Corey Check, a local conservative activist and Republican committeeman in Butler, Pa., and his friend Nathan Rybner were sitting in a section of seats to the right of where former President Donald J. Trump was standing onstage on Saturday evening when they heard a series of loud pops. The sounds seemed to be coming from over their heads in the section where they were sitting, they said.
“I heard what I thought was firecrackers,” said Mr. Rybner, a Republican committeeman from Erie County, Pa. “It did not sound like a typical gunshot.”
They were sitting close enough to the stage that as Mr. Trump spoke, they could take photos of themselves with the former president in the background. They watched in shock as Secret Service agents rushed toward Mr. Trump.
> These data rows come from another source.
--- config.mk ---
export PLATFORM = sky130hd
export DESIGN_NAME = bcs_top
export DESIGN_NICKNAME = d
export VERILOG_FILES = /design/src/rtl/bcs_pkg.sv /design/src/rtl/bcs_clk_if.sv /design/src/rtl/bcs_clk_div.sv /design/src/rtl/bcs_top.sv
export VERILOG_INCLUDE_DIRS = /design/src /design/src/rtl
export SDC_FILE = /design/constraint.sdc
export NUM_CORES = 1
export LEC_CHECK = 0
export BUFFER_PORTS_ARGS = -buffer_cell sky130_fd_sc_hd__buf_2
export CELL_PAD_IN_SITES_DETAIL_PLACEMENT = 1
export CELL_PAD_IN_SITES_GLOBAL_PLACEMENT = 1
export CORE_MARGIN = 1
export CORE_UTILIZATION = 38
export DETAILED_ROUTE_END_ITERATION = 10
export PLACE_DENSITY_LB_ADDON = 0.15
export SYNTH_ARGS = -nofsm -noshare
export SYNTH_HDL_FRONTEND = slang
export SYNTH_HIERARCHICAL = 1
export SYNTH_SLANG_ARGS = --single-unit
--- constraint.sdc ---
create_clock -name mclk_in -period 1.9 [get_ports mclk_in]
set_clock_uncertainty 0.1 [all_clocks]
set_input_delay 0.38 -clock mclk_in [delete_from_list [all_inputs] [get_ports mclk_in]]
set_output_delay 0.38 -clock mclk_in [all_outputs]
set_load 0.01 [all_outputs]
--- src/rtl/bcs_defines.svh ---
// Constants for the bus clock, slow mode and pin configuration block
`ifndef BCS_DEFINES_SVH
`define BCS_DEFINES_SVH

// ----------------------------------------------------------------
// Clock division, misc register address and stop stabilisation count
// ----------------------------------------------------------------
`define BCS_NORM_DIV      6'd2
`define BCS_SLOW_DIV      6'd32
`define BCS_MISC_ADDR     16'h000C
`define BCS_STOP_STAB_CYC 4064

// ----------------------------------------------------------------
// Reset values
// ----------------------------------------------------------------
`define BCS_RST_SLOW      1'b0
`define BCS_RST_TRIG      2'h0
`define BCS_RST_IRQ_EN    1'b0
`define BCS_RST_PORT_DIR  8'h00

`endif

--- src/rtl/bcs_pkg.sv ---
// Types for the bus clock, slow mode and pin configuration block
package bcs_pkg;
  typedef enum logic [1:0] {
    BCS_TRIG_FALL,
    BCS_TRIG_RISE,
    BCS_TRIG_BOTH,
    BCS_TRIG_LEVEL
  } bcs_trig_t;
endpackage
Some of the other attendees in their section tried to flee the chaotic scene that followed, Mr. Check said, but a Secret Service agent ordered everyone to get down.
“The first thing I thought to myself was, America’s under attack,” Mr. Check said. “I grabbed the hands of a couple of people I didn’t even know. We said the Lord’s Prayer. I called my family and told them I loved them.”
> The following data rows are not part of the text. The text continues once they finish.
## src/psm_map.svh

```systemverilog
// Register offsets, field positions, reset values and timing counts
`ifndef PSM_MAP_SVH
`define PSM_MAP_SVH

`define PSM_CTRL_OFS       4'h0
`define PSM_STATUS_OFS     4'h4

`define PSM_CTRL_SLOW_BIT  0
`define PSM_CTRL_SEL_LSB   1
`define PSM_CTRL_SEL_MSB   2
`define PSM_CTRL_IRQEN_BIT 3

`define PSM_STAT_MODE_LSB  0
`define PSM_STAT_MODE_MSB  2
`define PSM_STAT_BUSY_BIT  3
`define PSM_STAT_LONG_BIT  4

`define PSM_CTRL_RESET     4'h0
`define PSM_MASK_ALL_ON    2'h2

`define PSM_DELAY_SHORT    13'h0100
`define PSM_DELAY_LONG     13'h1000

`endif

```

## src/psm_pkg.sv

```systemverilog
// Types shared by the power saving mode controller
package psm_pkg;

   typedef enum logic [2:0] {
      MODE_RUN   = 3'b000,
      MODE_WAIT  = 3'b001,
      MODE_AHALT = 3'b010,
      MODE_HALT  = 3'b011,
      MODE_STAB  = 3'b100
   } mode_e;

   typedef struct packed {
      logic [3:0] count;
      logic [3:0] limit;
      logic       tick;
   } div_s;

   typedef struct packed {
      logic [12:0] count;
      logic        busy;
      logic        long_sel;
      logic        done;
   } tmr_s;

   // Reload value of the slow divider: period minus one
   function automatic logic [3:0] div_limit(input logic slow_en,
                                            input logic [1:0] sel);
      logic [4:0] period;
      period = 5'h02 << sel;
      div_limit = slow_en ? 4'(period - 5'h01) : 4'h0;
   endfunction : div_limit

endpackage : psm_pkg

```

## src/psm_clk_if.sv

```systemverilog
// Link between the mode sequencer, its clock divider and its delay timer
`timescale 1ns/1ps
`default_nettype none
interface psm_clk_if;
   logic       slow_en;
   logic [1:0] div_sel;
   logic       tick;
   logic       tmr_start;
   logic       tmr_long;
   logic       tmr_busy;
   logic       tmr_done;

   modport ctrl (output slow_en, div_sel, tmr_start, tmr_long,
                 input  tick, tmr_busy, tmr_done);
   modport div  (input  slow_en, div_sel, output tick);
   modport tmr  (input  tmr_start, tmr_long, output tmr_busy, tmr_done);
endinterface : psm_clk_if
`default_nettype wire

```

## src/power_mode_ctrl.sv

```systemverilog
// Power saving mode sequencer with Wishbone control and status registers
`timescale 1ns/1ps
`default_nettype none
`include "psm_map.svh"
module power_mode_ctrl (
   input  wire logic        clk_i,
   input  wire logic        rst_i,
   input  wire logic        cyc_i,
   input  wire logic        stb_i,
   input  wire logic        we_i,
   input  wire logic [3:0]  adr_i,
   input  wire logic [3:0]  sel_i,
   input  wire logic [31:0] dat_i,
   output logic [31:0]      dat_o,
   output logic             ack_o,
   input  wire logic        wait_instr_i,
   input  wire logic        halt_instr_i,
   input  wire logic        irq_pending_i,
   input  wire logic        rtc_irq_i,
   input  wire logic        halt_wake_irq_i,
   input  wire logic        reset_req_i,
   input  wire logic        watchdog_active_i,
   input  wire logic        watchdog_halt_option_i,
   input  wire logic        delay_option_i,
   output logic             cpu_clk_en_o,
   output logic             periph_clk_en_o,
   output logic             osc_on_o,
   output logic             rtc_run_o,
   output logic             mask_force_o,
   output logic             irq_service_o,
   output logic             reset_fetch_o,
   output logic             watchdog_reset_o,
   output logic [2:0]       mode_o
);

   typedef struct packed {
      psm_pkg::mode_e mode;
      logic           slow_mode_enable;
      logic [1:0]     slow_clock_select;
      logic           osc_irq_enable;
      logic           delay_long;
      logic           rtc_window;
      logic           wake_by_reset;
      logic           wake_by_irq;
      logic           cpu_en;
      logic           per_en;
      logic           osc_on;
      logic           rtc_run;
      logic           mask_force;
      logic           irq_service;
      logic           reset_fetch;
      logic           wdg_reset;
      logic           tmr_start;
      logic           ack;
      logic [31:0]    dat;
   } state_s;

   state_s cur;
   state_s next_cur;
   logic   guard_trip;
   logic   bus_req;

   psm_clk_if link ();

   slow_divider u_div (
      .clk_i (clk_i),
      .rst_i (rst_i),
      .link  (link.div)
   );

   stab_timer u_tmr (
      .clk_i (clk_i),
      .rst_i (rst_i),
      .link  (link.tmr)
   );

   // Slow mode controls feed the divider
   assign link.slow_en   = cur.slow_mode_enable;
   assign link.div_sel   = cur.slow_clock_select;
   assign link.tmr_start = cur.tmr_start;
   assign link.tmr_long  = cur.delay_long;

   assign bus_req = cyc_i && stb_i && !cur.ack;

   assign guard_trip = cur.rtc_window && link.tmr_busy
                       && !cur.osc_irq_enable;

   always_comb begin
      next_cur             = cur;
      next_cur.ack         = 1'b0;
      next_cur.mask_force  = 1'b0;
      next_cur.irq_service = 1'b0;
      next_cur.reset_fetch = 1'b0;
      next_cur.wdg_reset   = 1'b0;
      next_cur.tmr_start   = 1'b0;

      // Unmapped offsets answer with zero and drop the write
      if (bus_req) begin
         next_cur.ack = 1'b1;
         next_cur.dat = 32'h0000_0000;
         if (adr_i == `PSM_CTRL_OFS) begin
            next_cur.dat[`PSM_CTRL_SLOW_BIT] = cur.slow_mode_enable;
            next_cur.dat[`PSM_CTRL_SEL_MSB:`PSM_CTRL_SEL_LSB] =
               cur.slow_clock_select;
            next_cur.dat[`PSM_CTRL_IRQEN_BIT] = cur.osc_irq_enable;
            if (we_i && sel_i[0]) begin
               next_cur.slow_mode_enable = dat_i[`PSM_CTRL_SLOW_BIT];
               next_cur.slow_clock_select =
                  dat_i[`PSM_CTRL_SEL_MSB:`PSM_CTRL_SEL_LSB];
               next_cur.osc_irq_enable = dat_i[`PSM_CTRL_IRQEN_BIT];
            end
         end else if (adr_i == `PSM_STATUS_OFS) begin
            next_cur.dat[`PSM_STAT_MODE_MSB:`PSM_STAT_MODE_LSB] = cur.mode;
            next_cur.dat[`PSM_STAT_BUSY_BIT] = link.tmr_busy;
            next_cur.dat[`PSM_STAT_LONG_BIT] = cur.delay_long;
         end
      end

      if (link.tmr_done) begin
         next_cur.rtc_window = 1'b0;
      end

      unique case (cur.mode)
         psm_pkg::MODE_RUN: begin
            if (reset_req_i) begin
               next_cur.reset_fetch = 1'b1;
            end else if (guard_trip) begin
               // Halt for the rest of the delay
               next_cur.mode          = psm_pkg::MODE_STAB;
               next_cur.rtc_window    = 1'b0;
               next_cur.wake_by_reset = 1'b0;
               next_cur.wake_by_irq   = 1'b0;
            end else if (halt_instr_i) begin
               if (irq_pending_i) begin
                  next_cur.mask_force  = 1'b1;
                  next_cur.irq_service = 1'b1;
               end else if (cur.osc_irq_enable) begin
                  next_cur.mode       = psm_pkg::MODE_AHALT;
                  next_cur.mask_force = 1'b1;
               end else if (watchdog_active_i
                            && !watchdog_halt_option_i) begin
                  next_cur.wdg_reset = 1'b1;
               end else begin
                  next_cur.mode       = psm_pkg::MODE_HALT;
                  next_cur.mask_force = 1'b1;
               end
            end else if (wait_instr_i) begin
               next_cur.mode       = psm_pkg::MODE_WAIT;
               next_cur.mask_force = 1'b1;
            end
         end
         psm_pkg::MODE_WAIT: begin
            // Only interrupt or reset ends wait
            if (reset_req_i) begin
               next_cur.mode        = psm_pkg::MODE_RUN;
               next_cur.reset_fetch = 1'b1;
            end else if (irq_pending_i) begin
               // Core stacks flags on this service pulse
               next_cur.mode        = psm_pkg::MODE_RUN;
               next_cur.irq_service = 1'b1;
            end
         end
         psm_pkg::MODE_AHALT: begin
            if (reset_req_i) begin
               next_cur.mode          = psm_pkg::MODE_STAB;
               next_cur.tmr_start     = 1'b1;
               next_cur.wake_by_reset = 1'b1;
               next_cur.wake_by_irq   = 1'b0;
            end else if (rtc_irq_i) begin
               next_cur.mode        = psm_pkg::MODE_RUN;
               next_cur.irq_service = 1'b1;
               next_cur.tmr_start   = 1'b1;
               next_cur.rtc_window  = 1'b1;
            end
         end
         psm_pkg::MODE_HALT: begin
            if (reset_req_i || halt_wake_irq_i) begin
               next_cur.mode          = psm_pkg::MODE_STAB;
               next_cur.tmr_start     = 1'b1;
               next_cur.wake_by_reset = reset_req_i;
               next_cur.wake_by_irq   = !reset_req_i;
            end
         end
         psm_pkg::MODE_STAB: begin
            if (link.tmr_done) begin
               next_cur.mode        = psm_pkg::MODE_RUN;
               next_cur.reset_fetch = cur.wake_by_reset;
               next_cur.irq_service = cur.wake_by_irq;
            end
         end
         default: begin
            next_cur.mode = psm_pkg::MODE_RUN;
         end
      endcase

      // CPU stops in wait, peripherals run
      // Both clocks follow the divider tick
      next_cur.cpu_en = link.tick && next_cur.mode == psm_pkg::MODE_RUN;
      next_cur.per_en = link.tick
                        && (next_cur.mode == psm_pkg::MODE_RUN
                            || next_cur.mode == psm_pkg::MODE_WAIT);
      next_cur.osc_on  = next_cur.mode != psm_pkg::MODE_HALT;
      next_cur.rtc_run = next_cur.mode != psm_pkg::MODE_HALT
                         && next_cur.mode != psm_pkg::MODE_STAB;
   end

   // Reset returns to run with slow mode off
   always_ff @(posedge clk_i) begin
      if (rst_i) begin
         cur                   <= '0;
         cur.mode              <= psm_pkg::MODE_RUN;
         cur.slow_clock_select <=
            2'(`PSM_CTRL_RESET >> `PSM_CTRL_SEL_LSB);
         cur.osc_on            <= 1'b1;
         cur.rtc_run           <= 1'b1;
         cur.delay_long        <= delay_option_i;
      end else begin
         cur <= next_cur;
      end
   end

   assign dat_o            = cur.dat;
   assign ack_o            = cur.ack;
   assign cpu_clk_en_o     = cur.cpu_en;
   assign periph_clk_en_o  = cur.per_en;
   assign osc_on_o         = cur.osc_on;
   assign rtc_run_o        = cur.rtc_run;
   assign mask_force_o     = cur.mask_force;
   assign irq_service_o    = cur.irq_service;
   assign reset_fetch_o    = cur.reset_fetch;
   assign watchdog_reset_o = cur.wdg_reset;
   assign mode_o           = cur.mode;
endmodule : power_mode_ctrl
`default_nettype wire

```

## src/slow_divider.sv

```systemverilog
// Slow mode clock divider producing one-cycle CPU clock ticks
`timescale 1ns/1ps
`default_nettype none
module slow_divider (
   input  wire logic   clk_i,
   input  wire logic   rst_i,
   psm_clk_if.div      link
);
   psm_pkg::div_s cur;
   psm_pkg::div_s next_cur;

   always_comb begin
      next_cur      = cur;
      next_cur.tick = 1'b0;
      if (cur.count == 4'h0) begin
         next_cur.tick  = 1'b1;
         next_cur.limit = psm_pkg::div_limit(link.slow_en, link.div_sel);
         next_cur.count = next_cur.limit;
      end else begin
         next_cur.count = cur.count - 4'h1;
      end
   end

   always_ff @(posedge clk_i) begin
      if (rst_i) begin
         cur <= '0;
      end else begin
         cur <= next_cur;
      end
   end

   assign link.tick = cur.tick;
endmodule : slow_divider
`default_nettype wire

```

## src/stab_timer.sv

```systemverilog
// Oscillator stabilisation delay counter, 256 or 4096 cycles
`timescale 1ns/1ps
`default_nettype none
`include "psm_map.svh"
module stab_timer (
   input  wire logic   clk_i,
   input  wire logic   rst_i,
   psm_clk_if.tmr      link
);
   psm_pkg::tmr_s cur;
   psm_pkg::tmr_s next_cur;

   always_comb begin
      next_cur      = cur;
      next_cur.done = 1'b0;
      if (link.tmr_start) begin
         next_cur.busy     = 1'b1;
         next_cur.long_sel = link.tmr_long;
         next_cur.count    = link.tmr_long ? `PSM_DELAY_LONG - 13'h1
                                           : `PSM_DELAY_SHORT - 13'h1;
      end else if (cur.busy) begin
         if (cur.count == 13'h0) begin
            next_cur.busy = 1'b0;
            next_cur.done = 1'b1;
         end else begin
            next_cur.count = cur.count - 13'h1;
         end
      end
   end

   always_ff @(posedge clk_i) begin
      if (rst_i) begin
         cur <= '0;
      end else begin
         cur <= next_cur;
      end
   end

   assign link.tmr_busy = cur.busy;
   assign link.tmr_done = cur.done;
endmodule : stab_timer
`default_nettype wire
```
When they were allowed to stand up, Mr. Rybner said he saw what appeared to be blood on a higher level of the seating section behind them. “There was a lot of blood,” he said.
Before the rally devolved into chaos, while Mr. Rybner was still waiting for Mr. Trump to arrive onstage, he said he passed the time by looking at the crowd in the section. “I didn’t see anything out of the ordinary,” he said.
Mr. Check, speaking by phone minutes after the shooting, was still struggling to process what he had just experienced.
“We chanted ‘U.S.A.’” after all this happened, he said, adding that the country will live on “despite what some maniac did to Trump.”
“We’re alive. And we will never stop. America has been here, we will always be here, chanting ‘U.S.A.’ Because we’re not done. These people will not destroy our country,” he said.